Alex:
Good to know that "CR" and "RETURN" are the same thing, and not
necessarily a carriage return <sick grin>. I guess so long as Rev
manages to substitute the locally correct value, I don't really care.
Still, wouldn't it have been smarter to use Pascal parlance, and call it
EOL (end of line).
Sigh. So much convoluted history.
:)
Jon
Alex Tweedly wrote:
Jon wrote:
Alex recommended "read from file tName until cr". Is this the
prefered approach, or should it be "until return"? I'm not sure
which is the most portable approach.
:)
Jon,
You need to read the Doc entry for "return" very carefully.
Then have a large cup of espresso, and then read it again.
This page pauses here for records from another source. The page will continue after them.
$ cat src/rtl/bus_term_fifo_if.sv
// Terminal/bus port bundle for bus_term_fifo: write side from the terminal, pop side to the bus.
// The master modport belongs to whoever drives wr_push/wr_data/pop; the FIFO takes the slave modport.
interface bus_term_fifo_if #(
    parameter int pckg_sz     = 16,
    parameter int profundidad = 8
);
    localparam int CW = $clog2(profundidad + 1);

    // Handshake: a word moves out when pop=1 in a cycle where pndng=1, and the consumer
    // samples D_pop in that same cycle; wr_push accepts wr_data each cycle it is high unless full.
    logic               wr_push;
    logic [pckg_sz-1:0] wr_data;
    logic               full;
    logic               pndng;
    logic               pop;
    logic [pckg_sz-1:0] D_pop;
    logic [CW-1:0]      count;
    logic               overflow;
    logic               underflow;

    modport master (
        output wr_push, wr_data, pop,
        input  full, pndng, D_pop, count, overflow, underflow
    );

    modport slave (
        input  wr_push, wr_data, pop,
        output full, pndng, D_pop, count, overflow, underflow
    );
endinterface
<file path="config.mk">
export PLATFORM = sky130hd
export DESIGN_NAME = vector_result_writeback
export DESIGN_NICKNAME = d
export VERILOG_FILES = /design/src/rtl/vector_result_writeback_pkg.sv /design/src/rtl/vector_wb_fifo.sv /design/src/rtl/vector_result_writeback.sv
export SDC_FILE = /design/constraint.sdc
export NUM_CORES = 1
export LEC_CHECK = 0
export CAP_MARGIN = 15
export CORE_MARGIN = 10
export CORE_UTILIZATION = 37
export DETAILED_ROUTE_END_ITERATION = 6
export SLEW_MARGIN = 0
export SYNTH_ARGS = -nofsm -noshare
export SYNTH_HDL_FRONTEND = slang
export SYNTH_SLANG_ARGS = --single-unit
</file>
<file path="constraint.sdc">
create_clock -name clk -period 5.8 [get_ports clk]
set_clock_uncertainty 0.15 [all_clocks]
set_input_delay 0.87 -clock clk [delete_from_list [all_inputs] [get_ports clk]]
set_output_delay 0.87 -clock clk [all_outputs]
set_load 0.01 [all_outputs]
</file>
(substitute your local equivalent to espresso; here in Scotland it's
hard to find a good cup of coffee, so I usually choose Lagavullin Malt
Whisky instead :-)
'cr' is a constant - equivalent to the constant 'return' and
equivalent to the constant 'lf'
they are all equivalent to numtochar(10)
i.e. CR is not the ascii carriage return character, commonly called "cr".
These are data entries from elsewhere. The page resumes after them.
$ cat src/rtl/iir_sample_uart_tx.sv
// Buffers 16-bit filter samples in a FIFO and serializes each as UART 8N1 bytes, MSB byte first.
// Optional macro IIR_TX_FRAME_SYNC_EN prefixes every frame with the sync byte 0xA5.
module iir_sample_uart_tx #(
    parameter int CLK_DIV    = 868,
    parameter int FIFO_DEPTH = 8
) (
    input  logic                 clk,
    input  logic                 rst,
    iir_sample_uart_tx_if.slave  s,
    output logic                 tx,
    output logic                 busy,
    output logic                 overflow
);
    localparam int AW = $clog2(FIFO_DEPTH);
    localparam int PW = AW + 1;
    localparam int BW = $clog2(CLK_DIV);
    localparam logic [BW-1:0] BAUD_LAST = BW'(CLK_DIV - 1);
`ifdef IIR_TX_FRAME_SYNC_EN
    localparam int NUM_BYTES = 3;
    localparam int BYW       = 2;
`else
    localparam int NUM_BYTES = 2;
    localparam int BYW       = 1;
`endif
    localparam logic [BYW-1:0] LAST_BYTE = BYW'(NUM_BYTES - 1);

    typedef enum logic [1:0] {IDLE, START, DATA, STOP} state_t;

    logic [15:0]   mem [FIFO_DEPTH];
    logic [PW-1:0] wr_ptr, rd_ptr;
    logic          full, empty, push, pop;
    logic [15:0]   head;

    // Full when the low bits match but the wrap bits differ.
    assign full      = (wr_ptr[AW] != rd_ptr[AW]) && (wr_ptr[AW-1:0] == rd_ptr[AW-1:0]);
    assign empty     = (wr_ptr == rd_ptr);
    assign push      = s.s_valid && !full;
    assign s.s_ready = !full;
    assign head      = mem[rd_ptr[AW-1:0]];

    // NOTE: sample storage has no reset; the pointers alone decide which entries are valid.
    always_ff @(posedge clk) begin
        if (push) mem[wr_ptr[AW-1:0]] <= s.s_data;
    end

    // NOTE: state registers use non-blocking assignments so every flop samples pre-edge values.
    always_ff @(posedge clk) begin
        if (rst) begin
            wr_ptr   <= '0;
            rd_ptr   <= '0;
            overflow <= 1'b0;
        end else begin
            if (push) wr_ptr <= wr_ptr + PW'(1);
            if (pop)  rd_ptr <= rd_ptr + PW'(1);
            if (s.s_valid && full) overflow <= 1'b1;
        end
    end

    state_t         state_q, state_d;
    logic [BW-1:0]  baud_q, baud_d, baud_nxt;
    logic [2:0]     bit_q, bit_d;
    logic [BYW-1:0] byte_q, byte_d;
    logic [15:0]    sample_q, sample_d;
    logic           tx_q, tx_d;
    logic           baud_wrap;
    logic [7:0]     cur_byte;

    assign baud_wrap = (baud_q == BAUD_LAST);
    assign baud_nxt  = baud_wrap ? '0 : baud_q + BW'(1);

    always_comb begin
`ifdef IIR_TX_FRAME_SYNC_EN
        case (byte_q)
            2'd0:    cur_byte = 8'hA5;
            2'd1:    cur_byte = sample_q[15:8];
            default: cur_byte = sample_q[7:0];
        endcase
`else
        cur_byte = byte_q[0] ? sample_q[7:0] : sample_q[15:8];
`endif
    end

    always_ff @(posedge clk) begin
        if (rst) begin
            state_q  <= IDLE;
            baud_q   <= '0;
            bit_q    <= '0;
            byte_q   <= '0;
            sample_q <= '0;
            tx_q     <= 1'b1;
        end else begin
            state_q  <= state_d;
            baud_q   <= baud_d;
            bit_q    <= bit_d;
            byte_q   <= byte_d;
            sample_q <= sample_d;
            tx_q     <= tx_d;
        end
    end

    // NOTE: every output of this block gets a default first, so no path can infer a latch.
    always_comb begin
        state_d  = state_q;
        baud_d   = baud_q;
        bit_d    = bit_q;
        byte_d   = byte_q;
        sample_d = sample_q;
        tx_d     = tx_q;
        pop      = 1'b0;

        case (state_q)
            IDLE: begin
                baud_d = '0;
                tx_d   = 1'b1;
                if (!empty) begin
                    pop      = 1'b1;
                    sample_d = head;
                    byte_d   = '0;
                    state_d  = START;
                    tx_d     = 1'b0;
                end
            end
            START: begin
                baud_d = baud_nxt;
                if (baud_wrap) begin
                    state_d = DATA;
                    bit_d   = '0;
                    tx_d    = cur_byte[0];
                end
            end
            DATA: begin
                baud_d = baud_nxt;
                if (baud_wrap) begin
                    if (bit_q == 3'd7) begin
                        state_d = STOP;
                        tx_d    = 1'b1;
                    end else begin
                        bit_d = bit_q + 3'd1;
                        tx_d  = cur_byte[bit_d];
                    end
                end
            end
            STOP: begin
                baud_d = baud_nxt;
                if (baud_wrap) begin
                    if (byte_q != LAST_BYTE) begin
                        byte_d  = byte_q + BYW'(1);
                        state_d = START;
                        tx_d    = 1'b0;
                    end else if (!empty) begin
                        // Back-to-back frame: next sample starts with no idle bit.
                        pop      = 1'b1;
                        sample_d = head;
                        byte_d   = '0;
                        state_d  = START;
                        tx_d     = 1'b0;
                    end else begin
                        state_d = IDLE;
                        tx_d    = 1'b1;
                    end
                end
            end
            default: state_d = IDLE;
        endcase
    end

    assign tx   = tx_q;
    assign busy = (state_q != IDLE) || !empty;
endmodule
If you read (or write) a file having specified "text" mode in the open
statement, the native line ending (LF on Unix, carriage return on OSX,
CRLF on Windows) is translated on the fly into the Rev standard which
is CR (or any of the synonyms as above).
So - assuming I have understood it all properly, and I'm on about my
fifth reading of this part of the docs today :-), what I used in the
earlier email is the most portable way to do it - but even it is still
vulnerable to files which been copied from other systems in binary
mode and hence have preserved the "wrong" line endings.